YOUR GOAL ▸ Count the lines in the entries below that mention the string "inverters", then write that number by itself.

┌────────

<file path="src/rtl/cla_mp_carry_chain_if.sv">
// Byte stream bundle for cla_mp_carry_chain: the adder-side input and the result-side output.
interface cla_mp_carry_chain_if;
    logic       in_valid;
    logic       in_ready;
    logic [7:0] in_sum;
    logic       in_cout;
    logic       in_last;
    logic       out_valid;
    logic       out_ready;
    logic [7:0] out_byte;
    logic       out_last;
    logic       out_carry;
    logic       len_err;
    logic       out_zero;

    modport master (
        output in_valid, in_sum, in_cout, in_last, out_ready,
        input  in_ready, out_valid, out_byte, out_last, out_carry, len_err, out_zero
    );
    modport slave (
        input  in_valid, in_sum, in_cout, in_last, out_ready,
        output in_ready, out_valid, out_byte, out_last, out_carry, len_err, out_zero
    );
endinterface

</file>
<file path="src/rtl/cla_mp_carry_chain.sv">
// Byte-serial carry fold for multi-byte additions behind an 8-bit CLA, with a 2-entry output FIFO.
// Optional whole-frame zero flag enabled by defining CLA_MP_ZERO_FLAG_EN.
module cla_mp_carry_chain #(
    parameter int MAX_BYTES = 4
) (
    input  logic                 clk,
    input  logic                 rst,
    cla_mp_carry_chain_if.slave  bus
);
    localparam int BW = (MAX_BYTES > 1) ? $clog2(MAX_BYTES) : 1;

    if (MAX_BYTES < 2 || MAX_BYTES > 16) begin : g_bad_param
        $error("cla_mp_carry_chain: MAX_BYTES must be in 2..16");
    end

    typedef struct packed {
        logic [7:0] res;
        logic       last;
        logic       carry;
        logic       lerr;
        logic       zero;
    } entry_t;

    entry_t          fifo [2];
    entry_t          ent;
    entry_t          head;
    logic            wp, rp;
    logic [1:0]      cnt;
    logic            cr;
    logic [BW-1:0]   bcnt;
    logic            push, pop;
    logic            trunc, final_b, carry_nxt, zero_nxt;
    logic [7:0]      result;
`ifdef CLA_MP_ZERO_FLAG_EN
    logic            z;
`endif

    assign push = bus.in_valid && bus.in_ready;
    assign pop  = bus.out_valid && bus.out_ready;

    always_comb begin
        result    = bus.in_sum + {7'd0, cr};
        // in_cout and the increment carry are mutually exclusive, so OR is exact
        carry_nxt = bus.in_cout | (cr & (&bus.in_sum));
        trunc     = (bcnt == BW'(MAX_BYTES - 1));
        final_b   = bus.in_last | trunc;
`ifdef CLA_MP_ZERO_FLAG_EN
        zero_nxt  = z & (result == 8'd0);
`else
        zero_nxt  = 1'b0;
`endif
        ent.res   = result;
        ent.last  = final_b;
        ent.carry = carry_nxt & final_b;
        ent.lerr  = trunc & ~bus.in_last;
        ent.zero  = zero_nxt & final_b;
    end

    always_ff @(posedge clk) begin
        if (rst) begin
            for (int i = 0; i < 2; i++) fifo[i] <= '0;
            wp   <= 1'b0;
            rp   <= 1'b0;
            cnt  <= 2'd0;
            cr   <= 1'b0;
            bcnt <= '0;
`ifdef CLA_MP_ZERO_FLAG_EN
            z    <= 1'b1;
`endif
        end else begin
            if (push) begin
                fifo[wp] <= ent;
                wp       <= ~wp;
                if (final_b) begin
                    cr   <= 1'b0;
                    bcnt <= '0;
`ifdef CLA_MP_ZERO_FLAG_EN
                    z    <= 1'b1;
`endif
                end else begin
                    cr   <= carry_nxt;
                    bcnt <= bcnt + 1'b1;
`ifdef CLA_MP_ZERO_FLAG_EN
                    z    <= zero_nxt;
`endif
                end
            end
            if (pop) rp <= ~rp;
            cnt <= cnt + {1'b0, push} - {1'b0, pop};
        end
    end

    // in_ready depends only on registered occupancy: no pass-through when full
    assign bus.in_ready  = ~cnt[1];
    assign bus.out_valid = (cnt != 2'd0);
    assign head          = fifo[rp];
    assign bus.out_byte  = head.res;
    assign bus.out_last  = head.last;
    assign bus.out_carry = head.carry;
    assign bus.len_err   = head.lerr;
    assign bus.out_zero  = head.zero;
endmodule

</file>
<file path="src/flat_wrapper.sv">
// flat-port wrapper written by rule: the top's interface ports become plain ports
module cla_mp_carry_chain_flat 
#(
    parameter int MAX_BYTES = 4
)
  (clk, rst, bus_in_valid, bus_in_sum, bus_in_cout, bus_in_last, bus_out_ready, bus_in_ready, bus_out_valid, bus_out_byte, bus_out_last, bus_out_carry, bus_len_err, bus_out_zero);
  cla_mp_carry_chain_if bus_i ();
  input  logic clk;
  input  logic rst;
  input wire logic [$bits(bus_i.in_valid)-1:0] bus_in_valid;
  input wire logic [$bits(bus_i.in_sum)-1:0] bus_in_sum;
  input wire logic [$bits(bus_i.in_cout)-1:0] bus_in_cout;
  input wire logic [$bits(bus_i.in_last)-1:0] bus_in_last;
  input wire logic [$bits(bus_i.out_ready)-1:0] bus_out_ready;
  output wire logic [$bits(bus_i.in_ready)-1:0] bus_in_ready;
  output wire logic [$bits(bus_i.out_valid)-1:0] bus_out_valid;
  output wire logic [$bits(bus_i.out_byte)-1:0] bus_out_byte;
  output wire logic [$bits(bus_i.out_last)-1:0] bus_out_last;
  output wire logic [$bits(bus_i.out_carry)-1:0] bus_out_carry;
  output wire logic [$bits(bus_i.len_err)-1:0] bus_len_err;
  output wire logic [$bits(bus_i.out_zero)-1:0] bus_out_zero;
  assign bus_i.in_valid = bus_in_valid;
  assign bus_i.in_sum = bus_in_sum;
  assign bus_i.in_cout = bus_in_cout;
  assign bus_i.in_last = bus_in_last;
  assign bus_i.out_ready = bus_out_ready;
  assign bus_in_ready = bus_i.in_ready;
  assign bus_out_valid = bus_i.out_valid;
  assign bus_out_byte = bus_i.out_byte;
  assign bus_out_last = bus_i.out_last;
  assign bus_out_carry = bus_i.out_carry;
  assign bus_len_err = bus_i.len_err;
  assign bus_out_zero = bus_i.out_zero;
  cla_mp_carry_chain #(.MAX_BYTES(MAX_BYTES)) u_core (.clk(clk), .rst(rst), .bus(bus_i));
endmodule
</file>
<file path="config.mk">
export PLATFORM = sky130hd
export DESIGN_NAME = cla_mp_carry_chain_flat
export DESIGN_NICKNAME = d
export VERILOG_FILES = /design/src/rtl/cla_mp_carry_chain_if.sv /design/src/rtl/cla_mp_carry_chain.sv /design/src/flat_wrapper.sv
export SDC_FILE = /design/constraint.sdc
export NUM_CORES = 1
export LEC_CHECK = 0
export CAP_MARGIN = 25
export CELL_PAD_IN_SITES_DETAIL_PLACEMENT = 0
export CELL_PAD_IN_SITES_GLOBAL_PLACEMENT = 2
export CORE_MARGIN = 5
export CORE_UTILIZATION = 32
export CTS_BUF_LIST = sky130_fd_sc_hd__clkbuf_8
export CTS_CLUSTER_SIZE = 14
export DETAILED_ROUTE_END_ITERATION = 6
export PLACE_DENSITY_LB_ADDON = 0.1
export SETUP_SLACK_MARGIN = 0.5
export SLEW_MARGIN = 5
export SYNTH_ARGS = -nofsm -noshare
export SYNTH_HDL_FRONTEND = slang
export SYNTH_SLANG_ARGS = --single-unit
</file>
<file path="constraint.sdc">
create_clock -name clk -period 1.6 [get_ports clk]
set_input_delay 0.32 -clock clk [delete_from_list [all_inputs] [get_ports clk]]
set_output_delay 0.32 -clock clk [all_outputs]
set_load 0.05 [all_outputs]
</file>
==> results.json <==
{
  "cts-root-buf": "clkbuf_8",
  "vias": 1180,
  "ant_nets": 0,
  "grt_pass1_vias": 1151,
  "hp-class": "register to register",
  "rsz0062_at_grt": "true",
  "finalCritPeriodShare": 0.9810,
  "seq_area_frac_synth": 0.5517,
  "gp_congestion": 0.7312,
  "drt_wl_total_um": 3467,
  "syn-cell-area_um2": 1488,
  "muxShareOfSynthArea": 0.08999,
  "layout.cells.most_common": "edfxtp_1",
  "synth_edf_count": 22,
  "fmax_mhz": 637.1,
  "clock-sinks": 30,
  "synth_fp_nets": 144,
  "cp_max_fo": 8,
  "cp-start-kind": "register",
  "grt_start_max_net_pins": 12,
  "min_from": "u_core.bcnt[1]",
  "p_seq_frac": 0.273,
  "switchingPower_uw": 1384,
  "die-area_um2": 6113,
  "antenna_found_initial": 0,
  "r2r_cells": 7,
  "grt-ovfl-total": 0,
  "fin_worst_skew_ns": 0.007149,
  "synth_cells": 125,
  "comb_power_share": 0.540,
  "yosysTopAreaCellShare": 0.4441,
  "place_area_um2": 1987,
  "p_total_uw": 3969,
  "rows": 24,
  "cts_htree_levels": 2,
  "firstDrtPassIters": 4,
  "core_area_um2": 4444,
  "p_leak_uw": 0.001079,
  "synth_seq_cells": 30,
  "cts_hold_buf": 0,
  "drv_cap": 0,
  "hpwl_um": 2263,
  "io-pin-count": 28,
  "setup_viol": 0,
  "hold_viol_final": 0,
  "grt_pass1_wl_um": 5354,
  "peakVddDrop_uv": 942.7,
  "drv_slew": 0,
  "port_buffers": 26,
  "synth.area.top_cells": "edfxtp_1 (44%), dfxtp_1 (11%), mux2_2 (8.3%)",
  "yosys.area.top_type": "edfxtp_1",
  "synth_cell_types": 35,
  "synthToLayoutAreaGrowth_pct": 84.10,
  "drc": 0,
  "reg2reg_from": "u_core.cnt[1]",
  "required_ns": 1.28,
  "clockBufferDepth": 2,
  "status": "finished clean",
  "swShare": 0.3486,
  "fin_util": 0.6163,
  "grt.total_usage": 0.1150,
  "syn_area_per_cell_um2": 11.90,
  "clockPowerShare": 0.188,
  "drt_iter0_markers": 19,
  "whs_endpoint": "u_core.bcnt[1]",
  "synth_top_family_by_area": "simple AND/OR/NAND/NOR gates",
  "synthAdderAreaFrac": 0.04205,
  "yosys_warnings": 0,
  "min_delay_path_depth": 2,
  "reg2reg_to": "u_core.cnt[1]",
  "wl_per_cell_um": 14.27,
  "stdcell_count": 243,
  "antenna_cells": 0,
  "arrival_ns": 1.25,
  "synth_compound_area_frac": 0.06560,
  "path_clk_slew_ns": 0.07,
  "via_per_inst": 4.856,
  "finalInstanceArea_um2": 2739,
  "initial_core_util": 0.3347,
  "synth-simple-area-share": 0.1623,
  "p_int_uw": 2585,
  "r2r_slack_ns": 0.11,
  "die_h_um": 78.19,
  "synth-main-ff-cell": "edfxtp_1",
  "power.density_nw_per_um2": 1449,
  "cts_tree": "yes",
  "synthArstFlopShare": 0,
  "final_cell_mix": "edfxtp_1 (22), buf_4 (19), buf_6 (16), nor2_4 (14)",
  "drive_gt1_frac": 0.6492,
  "fin_tns_setup_ns": 0,
  "clkLatencyLatePin_ns": 0.28,
  "n_fill_cell": 359,
  "endpoint_kind": "output port",
  "synth_xor_area_frac": 0.04121,
  "die_w_um": 78.19,
  "setup.worst_path.class": "register to output port",
  "cts_buffers": 5,
  "dp_cells": 214,
  "final_nets": 209,
  "layout_min_cycle_time_ns": 1.570
}
worst max path at each step:
stage             startpoint           endpoint  slack, ns  depth (start not counted)
6_report            register        bus_len_err       0.03                          3
4_1_cts             register    bus_out_byte[4]       0.02                          3
3_5_place_dp    bus_in_valid  u_core.fifo[1][7]      -0.31                          4
5_1_grt             register      bus_out_carry      -0.01                          3
2_1_floorplan  u_core.cnt[1]  u_core.fifo[1][0]       0.09                          4
3_3_place_gp    bus_in_valid  u_core.fifo[1][7]      -0.29                          4
layer usage:
metal / vias to the layer above / track usage / routed length [µm]
met3: 7 / 0.03432 / 147
met2: 21 / 0.1969 / 1922
met5: - / 0 / 0
met1: 571 / 0.1345 / 1344
met4: 0 / 0.04720 / 53
li1: 581 / - / -
state kept, by name, summed over array words and instances, names as in the netlist, named ones only:
register and cells:
u_core.bcnt 2, u_core.cnt 2, u_core.cr 1, u_core.fifo 22, u_core.rp 1, u_core.wp 1
power by group through the flow:
| stage | Combinational, µW | Sequential [µW] | Clock [µW] |
|---|---|---|---|
| 2_1_floorplan | 1000 | 1050 | 0 |
| 3_3_place_gp | 1370 | 1110 | 0 |
| 3_5_place_dp | 1380 | 1110 | 0 |
| 4_1_cts | 1750 | 1080 | 762 |
| 5_1_grt | 2250 | 1100 | 799 |
| 6_report | 2140 | 1080 | 745 |
cell type report:
type                    instances  area, µm²  area share
well taps                      52      65.06     0.02376
clock buffers                   5      68.82     0.02513
inverters                       6      27.53     0.01005
multi-input cells              84      985.9      0.3600
flip-flops and latches         30      832.0      0.3038
clock inverters                 3      40.04     0.01462
repair buffers                 63      719.4      0.2627
critical path, cell delays in order, from the launching register on:
cell     delay (ns)
dfxtp_4        0.37
buf_12         0.13
mux2_4         0.31
buf_8          0.15
Yosys cell counts (2+ instances only):
cell type,n
a21oi_1,4
a21oi_2,3
a22oi_1,2
and4_1,2
buf_2,2
buf_6,2
dfxtp_1,8
edfxtp_1,22
ha_1,5
inv_1,6
mux2_2,11
nand2_1,3
nand3_1,3
nand4_1,2
nor2_1,16
nor2_2,4
nor3_1,2
o21ai_0,3
or3_1,4
xnor2_1,4
xor2_1,3
repair_timing:
item                       4_1_cts  5_1_grt
pin swaps                       27       17
setup buffers                   11        7
gates resized for setup         69       46
gates cloned                     3        0
setup endpoints to repair       62       64
stage by stage:
| stage | hold slack (ns) | setup slack (ns) |
|---|---|---|
| 2_1_floorplan | 0.4626 | 0.08867 |
| 3_3_place_gp | 0.4942 | -0.2903 |
| 3_5_place_dp | 0.4947 | -0.3053 |
| 4_1_cts | 0.5201 | 0.02162 |
| 5_1_grt | 0.5575 | -0.01137 |
| 6_report | 0.5430 | 0.03045 |
cells by family (layout without fill, tap and decap cells):
group | Yosys count | after routing
AO/OA/AOI/OAI | 15 | 15
adder cells (fa/ha/maj) | 5 | 5
flip-flops | 30 | 30
XOR/XNOR | 7 | 7
multiplexers | 12 | 12
AND/OR/NAND/NOR | 43 | 44
other | 1 | 1
buffers and inverters | 12 | 77
No activity file was read; power rests on OpenSTA's default activity.
==> RTL change (same flow settings) <==
Register the output `bus.len_err`; this adds one clock of latency there.
--- a/src/rtl/cla_mp_carry_chain.sv
+++ b/src/rtl/cla_mp_carry_chain.sv
@@ -97,7 +97,9 @@
     assign bus.out_byte  = head.res;
     assign bus.out_last  = head.last;
     assign bus.out_carry = head.carry;
-    assign bus.len_err   = head.lerr;
+    always_ff @(posedge clk) begin
+        bus.len_err <= head.lerr;
+    end
     assign bus.out_zero  = head.zero;
 endmodule
 
Formal check against the unedited RTL: not equivalent (Yosys sat finds a counterexample within 10 cycles, from zero or initial values and one cycle with rst high).
==> RTL change against the unedited design <==
Worst setup slack gained 0.015 ns; non-clock buffer count stayed put; first-iteration DRC count is 26% higher; cell count increased by 6.6%; synthesized area is 5.4% higher; design area increased by 1.1%; power decreased by 2.1%; sequential cell count grew 1; routed wire length grew 11%; utilization shrank 3.4 points; highest routed layer unchanged.
==> RTL change: results (changes against the unedited design) <==
- Run status: finished, final reports clean
- Maximum number of pins on one net before global-route repair: 11 (-1)
- DRC violation total after the first TritonRoute iteration: 24 (+5)
- Placer's final routability congestion estimate: 0.725 (-0.88%)
- Inserted Clock Buffers: 5 (unchanged)
- TritonRoute pass-1 iters: 3 (-1)
- Share of synthesized registers carrying an async set or reset: 0% (unchanged)
- Maximum VDD drop: 1.10 mV (+17%)
- Setup slack of the worst register-to-register path: 0.13 ns (+0.02 ns)
- Share of cell area taken by muxes after synthesis: 8.54% (-0.46 points)
- Post-synthesis share of cell area spent on full adders, half adders and majority gates: 3.99% (-0.21 points)
- Filler Cells Inserted: 419 (+17%)
- Clock skew: 0.00624 ns (-0.000905 ns)
- Vias per std cell: 4.53 (-6.8%)
- Placed wire-length estimate after detailed placement: 2520 microns (+11%)
- Number of global-route vias before repair: 1310 (+14%)
- Number of nets in the layout: 210 (+0.48%)
- Most area-consuming cells after synthesis: sky130_fd_sc_hd__edfxtp_1 42%, sky130_fd_sc_hd__dfxtp_1 11%, sky130_fd_sc_hd__mux2_2 7.9%
- Data required time of the critical path: 1.28 ns (about the same)
- Top post-synthesis cells by count: 22 x sky130_fd_sc_hd__edfxtp_1, 16 x sky130_fd_sc_hd__nor2_1, 11 x sky130_fd_sc_hd__mux2_2
- Floorplan die width: 80.0 microns (+2.3%)
- Highest net fanout along the worst path: 6 (-2)
- First-pass GRT wire length: 6270 microns (+17%)
- Final-layout worst hold slack: 0.479 ns (-0.0638 ns)
- Xor/xnor share of the synthesized area: 3.91% (-0.21 points)
- Share of the synthesized area in compound gates (AO/OA/AOI/OAI): 6.23% (-0.34 points)
- Sequential element share of the synthesized area: 53.6% (-1.5 points)
- Leak: 1.08 nW (+0.15%)
- Total global-route track usage: 13.1% (+1.7 points)
- Fraction of final layout cells with drive strength greater than 1: 66.1% (+1.2 points)
- Total wire length after detailed routing: 3840 microns (+11%)
- Net count after synthesis: 153 (+6.3%)
-- RTL change: timing repair --
action | in CTS | in global routing
pin swaps | 25 | 15
cloned | 3 | 0
resized for setup | 78 | 40
buffers inserted | 17 | 2
endpoints found under the hold margin | 0 | 0
setup endpoints to repair | 63 | 65
-- RTL change: per-layer routing --
layer / up-vias / GRT usage (%) / wire [microns]
met5: - / 0 / 0
met3: 4 / 3.84 / 135
met2: 22 / 23.8 / 2070
met1: 569 / 14.7 / 1590
met4: 0 / 4.05 / 35
li1: 577 / - / -
-- RTL change: layout make-up --
cell class | instances | area, sq um | share of cell area (%)
repair buffers | 63 | 726 | 26.2
clock inverters | 2 | 8.76 | 0.316
multi-input cells | 84 | 983 | 35.5
well taps | 67 | 83.8 | 3.03
clock buffers | 6 | 82.6 | 2.98
inverters | 6 | 27.5 | 0.995
flip-flops and latches | 31 | 856 | 30.9
-- RTL change: through the flow --
stage                     instances  power, mW  setup TNS (ns)  worst slack (ns)  cell area [sq um]
final                           259       3.88               0            0.0450               2770
after CTS                       257       3.71               0            0.0351               2570
after global placement          229       2.55          -10.43            -0.296               2020
after floorplan                 134       2.29               0            0.0887               1730
after global routing            259       4.08               0           0.00734               2770
after detailed placement        229       2.57          -10.98            -0.316               2020
-- RTL change: power breakdown --
group	switching (mW)	internal, mW
clock network	0.284	0.340
registers	0.0873	1.03
logic	1.03	1.11
total	1.41	2.48
-- RTL change: cell families (layout without fill, tap and decap cells) --
group / Yosys count / count (layout)
compound gates: 15 / 15
buf+inv: 20 / 77
simple gates: 43 / 44
fa+ha+maj: 5 / 5
mux: 12 / 12
other cells: 1 / 1
xor+xnor: 7 / 7
flops: 31 / 31
-- RTL change: final timing paths --
path,startpoint,to,cells after the start
setup / recovery,flip-flop,bus_out_byte[5],3
hold / removal,u_core.fifo[0][0]$_SDFFCE_PN0P_,u_core.bus.len_err$_DFF_P_,1
setup reg to reg,u_core.cnt[1]$_SDFF_PP0_,u_core.cnt[1]$_SDFF_PP0_,7
hold reg to reg,u_core.fifo[0][0]$_SDFFCE_PN0P_,u_core.bus.len_err$_DFF_P_,1
-- RTL change: worst max-delay path: stages, from the launching register on --
cell	delay [ns]
sky130_fd_sc_hd__dfxtp_4	0.37
sky130_fd_sc_hd__buf_12	0.13
sky130_fd_sc_hd__mux2_4	0.31
sky130_fd_sc_hd__buf_6	0.15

└────────

PROBLEM SOLUTION ▸ 5